Collect each line of the records containing the string "layer".

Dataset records
'''

### src/rtl/rgb_led_arbiter.sv
// rgb_led_arbiter: round-robin sharing of one active-low RGB LED between N_REQ requesters.
// An owner holds the LED for HOLD_CYCLES, then the LED is blanked for GAP_CYCLES before re-arbitration.
module rgb_led_arbiter #(
    parameter int N_REQ       = 3,
    parameter int HOLD_CYCLES = 2000000,
    parameter int GAP_CYCLES  = 200000
) (
    input  logic               clk,
    input  logic               rst_n,
    input  logic [N_REQ-1:0]   req,
    input  logic [3*N_REQ-1:0] color,
    output logic [N_REQ-1:0]   grant,
    output logic [N_REQ-1:0]   done,
    output logic               busy,
    output logic               RGB_R,
    output logic               RGB_G,
    output logic               RGB_B
);
    localparam int MAX_CYC = (HOLD_CYCLES > GAP_CYCLES) ? HOLD_CYCLES : GAP_CYCLES;
    localparam int CW      = $clog2(MAX_CYC + 1);
    localparam int LW      = $clog2(N_REQ);
    localparam logic [CW-1:0] HOLD_LAST = CW'(HOLD_CYCLES - 1);
    localparam logic [CW-1:0] GAP_LAST  = CW'((GAP_CYCLES > 0) ? GAP_CYCLES - 1 : 0);

    typedef enum logic [1:0] {IDLE, HOLD, GAP} state_e;

    state_e           state_q, state_d;
    logic [CW-1:0]    cnt_q, cnt_d;
    logic [LW-1:0]    last_q, last_d;
    logic [N_REQ-1:0] grant_q, grant_d, done_q, done_d;
    logic             busy_q, busy_d;
    logic [2:0]       rgb_q, rgb_d;
    logic             found;
    logic [LW-1:0]    win;
    logic [2:0]       col_w;

    // Search last_q+1, last_q+2, ... so the previous owner is considered last.
    always_comb begin
        found = 1'b0;
        win   = last_q;
        col_w = 3'b000;
        for (int k = 1; k <= N_REQ; k++)
            for (int i = 0; i < N_REQ; i++)
                if (!found && req[i] && i == (int'(last_q) + k) % N_REQ) begin
                    found = 1'b1;
                    win   = LW'(i);
                end
        for (int i = 0; i < N_REQ; i++)
            if (int'(win) == i) col_w = color[3*i +: 3];
    end

    always_ff @(posedge clk or negedge rst_n) begin
        if (!rst_n) begin
            state_q <= IDLE;
            cnt_q   <= '0;
            last_q  <= LW'(N_REQ - 1);
            grant_q <= '0;
            done_q  <= '0;
            busy_q  <= 1'b0;
            rgb_q   <= 3'b111;
        end else begin
            state_q <= state_d;
            cnt_q   <= cnt_d;
            last_q  <= last_d;
            grant_q <= grant_d;
            done_q  <= done_d;
            busy_q  <= busy_d;
            rgb_q   <= rgb_d;
        end
    end

    always_comb begin
        state_d = state_q;
        cnt_d   = cnt_q;
        last_d  = last_q;
        case (state_q)
            IDLE: if (found) begin
                state_d = HOLD;
                cnt_d   = '0;
                last_d  = win;
            end
            HOLD: if (cnt_q == HOLD_LAST) begin
                state_d = (GAP_CYCLES > 0) ? GAP : IDLE;
                cnt_d   = '0;
            end else cnt_d = cnt_q + CW'(1);
            GAP: if (cnt_q == GAP_LAST) begin
                state_d = IDLE;
                cnt_d   = '0;
            end else cnt_d = cnt_q + CW'(1);
            default: state_d = IDLE;
        endcase
    end

    // Colour is captured only on the IDLE->HOLD edge; rgb_q itself is the latch.
    always_comb begin
        grant_d = '0;
        for (int i = 0; i < N_REQ; i++)
            grant_d[i] = (state_d == HOLD) && ((state_q == IDLE) ? int'(win) == i : grant_q[i]);
        done_d = (state_q == HOLD && state_d != HOLD) ? grant_q : '0;
        busy_d = state_d != IDLE;
        rgb_d  = (state_d != HOLD) ? 3'b111 : (state_q == IDLE) ? ~col_w : rgb_q;
    end

    assign grant = grant_q;
    assign done  = done_q;
    assign busy  = busy_q;
    assign RGB_R = rgb_q[2];
    assign RGB_G = rgb_q[1];
    assign RGB_B = rgb_q[0];
endmodule
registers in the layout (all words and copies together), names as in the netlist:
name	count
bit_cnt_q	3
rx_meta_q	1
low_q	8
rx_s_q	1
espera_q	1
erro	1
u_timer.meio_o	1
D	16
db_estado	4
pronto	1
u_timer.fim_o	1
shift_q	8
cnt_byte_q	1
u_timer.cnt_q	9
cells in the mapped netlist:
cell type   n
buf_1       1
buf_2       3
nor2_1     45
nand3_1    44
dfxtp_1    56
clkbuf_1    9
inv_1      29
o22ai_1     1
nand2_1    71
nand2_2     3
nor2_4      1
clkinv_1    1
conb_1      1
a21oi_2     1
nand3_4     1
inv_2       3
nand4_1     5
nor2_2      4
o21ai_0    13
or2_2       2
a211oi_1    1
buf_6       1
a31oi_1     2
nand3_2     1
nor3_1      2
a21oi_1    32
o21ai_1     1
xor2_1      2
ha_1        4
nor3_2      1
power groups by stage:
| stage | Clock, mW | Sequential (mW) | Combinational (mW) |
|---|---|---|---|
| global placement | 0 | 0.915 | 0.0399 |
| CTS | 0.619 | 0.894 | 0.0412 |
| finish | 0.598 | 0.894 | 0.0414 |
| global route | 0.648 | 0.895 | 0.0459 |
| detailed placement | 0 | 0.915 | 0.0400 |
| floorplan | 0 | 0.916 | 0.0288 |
===== config.mk =====
export PLATFORM = sky130hd
export DESIGN_NAME = bg_pixel_reader
export DESIGN_NICKNAME = d
export VERILOG_FILES = /design/src/rtl/bg_pixel_reader.sv
export SDC_FILE = /design/constraint.sdc
export NUM_CORES = 1
export LEC_CHECK = 0
export BUFFER_PORTS_ARGS = -buffer_cell sky130_fd_sc_hd__buf_2
export CORE_MARGIN = 5
export CORE_UTILIZATION = 35
export CTS_CLUSTER_SIZE = 12
export DETAILED_ROUTE_END_ITERATION = 10
export HOLD_SLACK_MARGIN = 0.12
export PLACE_DENSITY = 0.64
export SETUP_SLACK_MARGIN = 0.4
export SLEW_MARGIN = 20
export SYNTH_ARGS = -nofsm -noshare
export SYNTH_HDL_FRONTEND = slang
export SYNTH_SLANG_ARGS = --single-unit

===== constraint.sdc =====
create_clock -name Clk -period 1.7 [get_ports Clk]
set_input_delay 0 -clock Clk [delete_from_list [all_inputs] [get_ports Clk]]
set_output_delay 0 -clock Clk [all_outputs]
set_load 0.02 [all_outputs]

===== src/rtl/bg_pixel_reader.sv =====
// Background tile pixel reader: walks a TILE_W x TILE_H frame RAM in raster order with a
// horizontal tile scroll, and realigns the RAM read data with its screen coordinates.
module bg_pixel_reader #(
   parameter int TILE_W = 20,
   parameter int TILE_H = 20,
   parameter int AW     = 19
) (
   input  logic          Clk,
   input  logic          Reset_n,
   input  logic          frame_start,
   input  logic          pixel_en,
   input  logic          active_video,
   input  logic [9:0]    DrawX,
   input  logic [9:0]    DrawY,
   input  logic [4:0]    scroll_x,
   input  logic [4:0]    ram_data,
   output logic [AW-1:0] read_address,
   output logic [4:0]    pixel_idx,
   output logic          pixel_valid,
   output logic [9:0]    pix_x,
   output logic [9:0]    pix_y
);

   localparam int COL_W = $clog2(TILE_W);
   localparam int ROW_W = $clog2(TILE_H);
   localparam int RB_W  = $clog2(TILE_W * TILE_H);

   localparam logic [COL_W-1:0] COL_LAST = COL_W'(TILE_W - 1);
   localparam logic [COL_W-1:0] COL_ONE  = COL_W'(1);
   localparam logic [ROW_W-1:0] ROW_LAST = ROW_W'(TILE_H - 1);
   localparam logic [ROW_W-1:0] ROW_ONE  = ROW_W'(1);
   localparam logic [RB_W-1:0]  ROW_STEP = RB_W'(TILE_W);

   typedef enum logic [1:0] {
      WAIT_FRAME,
      LINE,
      HBLANK
   } state_t;

   state_t           state;
   logic [COL_W-1:0] col;
   logic [COL_W-1:0] scroll_q;
   logic [ROW_W-1:0] row;
   logic [RB_W-1:0]  row_base;
   logic [RB_W-1:0]  addr_sum;
   logic             fetch;

   logic             vld_p0;
   logic             vld_p1;
   logic [9:0]       x_p0;
   logic [9:0]       y_p0;
   logic [9:0]       x_p1;
   logic [9:0]       y_p1;

   // frame_start has priority over a fetch on the same edge
   assign fetch    = pixel_en && active_video && !frame_start &&
                     (state == LINE || state == HBLANK);
   assign addr_sum = row_base + RB_W'(col);

   always_ff @(posedge Clk or negedge Reset_n) begin
      if (!Reset_n) begin
         state        <= WAIT_FRAME;
         col          <= '0;
         scroll_q     <= '0;
         row          <= '0;
         row_base     <= '0;
         read_address <= '0;
         vld_p0       <= 1'b0;
         vld_p1       <= 1'b0;
         pixel_valid  <= 1'b0;
         pixel_idx    <= '0;
         pix_x        <= '0;
         pix_y        <= '0;
      end else begin
         // Stage p0 -> p1 -> output: advances every Clk so latency ignores pixel_en spacing
         vld_p0      <= fetch;
         vld_p1      <= vld_p0;
         pixel_valid <= vld_p1;
         if (vld_p1) begin
            pixel_idx <= ram_data;
            pix_x     <= x_p1;
            pix_y     <= y_p1;
         end

         if (frame_start) begin
            state    <= HBLANK;
            row      <= '0;
            row_base <= '0;
            col      <= COL_W'(scroll_x);
            scroll_q <= COL_W'(scroll_x);
         end else if (pixel_en) begin
            if (fetch) begin
               state        <= LINE;
               read_address <= AW'(addr_sum);
               col          <= (col == COL_LAST) ? '0 : col + COL_ONE;
            end else if (state == LINE) begin
               state    <= HBLANK;
               col      <= scroll_q;
               row      <= (row == ROW_LAST) ? '0 : row + ROW_ONE;
               row_base <= (row == ROW_LAST) ? '0 : row_base + ROW_STEP;
            end
         end
      end
   end

   // Coordinate pipeline: data only, qualified by vld_p0/vld_p1
   always_ff @(posedge Clk) begin
      if (fetch) begin
         x_p0 <= DrawX;
         y_p0 <= DrawY;
      end
      x_p1 <= x_p0;
      y_p1 <= y_p0;
   end

endmodule

==> flow_summary_export.csv <==
group,metric,value,unit
clock_network,numClockSinks,101,
clock_network,clk_latency,350,ps
global_routing,grt_pass1_wl,12300,microns
place,gp_congestion,0.766,
sta,period_share,92.7,%
pwr,vdd_drop_max,0.542,mV
worst_setup_path,startpoint_type,"flip-flop",
cells_and_area,fin_util,47.4,%
die,die_w,114,microns
place,port_buffers,69,
route,routedWlPerCell,13.5,microns
outcome,status,"finished clean",
cells_and_area,layout.cells.most_common,"buf_2",
clock_network,cts_tree,"yes",
synth,ys_warn_count,0,
cells_and_area,final_cell_mix,"69 x buf_2, 58 x dfrtp_1, 33 x dlygate4sd3_1, 27 x mux2_2, 26 x nand2_1",
clock_network,clk_path_buf_depth,2,
worst_setup_path,cp.arrival,1820,ps
sta,finalHoldViolations,0,
clock_network,htree_levels,3,
route,route.detailed.drc,0,
global_routing,grt_pass1_vias,2593,
synth,synth_top_area_share,40.1,%
hold_path,hold_path.class,"in -> reg",
global_routing,antenna_found_initial,0,
route,drtPass1Iterations,4,
pwr,comb_power_share,22.2,%
worst_setup_path,worstSetupPathType,"reg -> reg",
pwr,total_leakage_power,2.26,nW
global_routing,grtUsageTotal,11.8,%
worst_setup_path,cp.required,1940,ps
cells_and_area,syn_to_final_growth,33.7,%
pwr,power_switching,0.00167,W
synth,syn_area,3810,sq um
synth,synthesis.instances,282,
synth,synth_edf_count,20,
synth,syn_avg_cell_area,13.5,sq um
pwr,pwr-share-seq,51.7,%
pwr,powerDensity,1120,nW/um^2
pwr,p_clk_share,26.1,%
synth,ys_ff_latch,101,
route,num_vias,2484,
cells_and_area,drive_gt1_share,38.5,%
clock_network,path_clk_slew,90,ps
route,wirelength,7390,microns
die,die-area,13100,sq um
synth,yosysTopAreaCell,"dfrtp_1",
route,ant_nets,0,
die,start_util,35.4,%
route,vias_per_cell,4.53,
pwr,p_int,0.00402,W
sta,fin_tns_setup,0,ps
cells_and_area,antenna_cells,0,
die,pin_count,80,
die,die_h,114,microns
die,rows,38,
global_routing,grt_overflow_total,0,
synth,synth_cell_type_count,49,
synth,ys_seq_area_share,66.4,%
synth,yosys_most_used_dff,"dfrtp_1",
sta,fin_skew,11.3,ps
sta,rsz0062_at_grt,"true",
synth,async_reset_ff_share,60.4,%
clock_network,cts_buffers,9,
global_routing,grt_max_degree,62,
sta,max_freq,635,MHz
route,first_iter_violations,119,
worst_setup_path,endpoint_kind,"flip-flop",
clock_network,root_buffer,"clkbuf_8",
sta,maxSlewViolCount,0,
die,coreArea,10700,sq um
synth,synthTopCellsByArea,"dfrtp_1 40%, edfxtp_1 16%, dfxtp_1 11%",
job,cap_viol_max_count,0,
worst_setup_path,crit_fanout,8,
sta,finalSetupViolCount,0,
pwr,p_sw_share,29.4,%
sta,min_period,1580,ps
place,dp_hpwl,4980,microns
cells_and_area,fin_nets,445,
[cell type report]
| cell class | count | area [sq um] |
|---|---|---|
| clock inverters | 6 | 70.1 |
| inverters | 8 | 32.5 |
| fillers | 959 | 5660 |
| multi-input cells | 164 | 1300 |
| well taps | 140 | 175 |
| flip-flops and latches | 101 | 2530 |
| repair buffers | 119 | 857 |
| clock buffers | 10 | 128 |
[path summary, 6_finish.rpt]
path                        startpoint  depth (start not counted)  slack [ps]           to
max reg2reg                   state[0]                          6         120  row_base[6]
max                           state[0]                          6         120  row_base[6]
min reg2reg                    y_p0[0]                          0         350      y_p1[0]
min                        frame_start                          2         150       row[4]
max in group asynchronous      Reset_n                          3        1210       col[2]
min in group asynchronous      Reset_n                          3         180     pix_y[5]
[timing repair]
item                       4_1_cts  5_1_grt
setup buffers                    5        4
hold buffers                    33        0
setup endpoints to repair       49       49
hold endpoints to repair        97        0
gates resized for setup         17        6
pin swaps                        8        6
[layer usage]
layer  track usage, %  wire (microns)  vias to the layer above
met5                0               0                        -
li1                 -               -                     1219
met4             3.80             106                        0
met1             15.1            3330                     1181
met3             3.65             482                       11
met2             19.1            3470                       73
[sequential cells by signal, summed over array words and instances (netlist names)]
register / flops
pixel_valid: 1
y_p0: 10
vld_p0: 1
vld_p1: 1
scroll_q: 5
x_p1: 10
x_p0: 10
y_p1: 10
row: 5
row_base: 7
pix_y: 10
pix_x: 10
state: 2
pixel_idx: 5
read_address: 9
col: 5
[Yosys cell counts, types with 2 or more instances]
cell / number
a21o_1: 5
a21oi_1: 11
a22o_1: 6
a31oi_1: 2
buf_2: 5
buf_4: 12
dfrtp_1: 61
dfxtp_1: 20
edfxtp_1: 20
ha_1: 7
inv_1: 7
mux2_2: 27
mux2i_1: 3
nand2_1: 29
nand2b_1: 2
nand3_1: 4
nand4_1: 3
nor2_1: 6
nor2b_1: 2
nor3b_1: 2
o21ai_0: 11
o21ai_1: 6
o31ai_1: 2
xnor2_1: 4
[cell families (layout without fill, tap and decap cells)]
group           count (synthesis)  after routing  share of synthesized area [%]
fa+ha+maj                       7              7                           2.30
flops                         101            101                           66.4
mux                            31             31                           9.07
simple gates                   59             59                           8.28
compound gates                 52             52                           8.78
other cells                     1             10                         0.0985
xor+xnor                        5              5                           1.15
buf+inv                        26            143                           3.91
[power by group through the flow]
| stage | Sequential, W | Combinational, W | Clock [W] |
|---|---|---|---|
| after detailed placement | 0.00300 | 0.00114 | 0 |
| after CTS | 0.00295 | 0.00126 | 0.00154 |
| after global placement | 0.00298 | 0.00111 | 0 |
| after global routing | 0.00299 | 0.00136 | 0.00165 |
| final | 0.00294 | 0.00127 | 0.00149 |
| after floorplan | 0.00326 | 0.000435 | 0 |
[worst max-delay path: stages, from the launching register on]
cell and delay [ps]:
dfrtp_1 420, ha_4 280, nand2b_4 140, a31oi_4 100, buf_12 160, a21o_1 150, a22o_1 220
[metrics by stage]
stage / hold slack, ps / std cells / instance area (sq um) / setup slack, ps / power, W
CTS: 140 / 544 / 5040 / 128 / 0.00575
global route: 168 / 548 / 5090 / 66.4 / 0.00600
floorplan: -296 / 291 / 3880 / 139 / 0.00369
global placement: 38.2 / 490 / 4380 / 61.5 / 0.00409
detailed placement: 45.8 / 490 / 4380 / 59.5 / 0.00413
finish: 155 / 548 / 5090 / 124 / 0.00570
Power figures use the tool's default switching activity.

'''

Task response
[layer usage]
layer  track usage, %  wire (microns)  vias to the layer above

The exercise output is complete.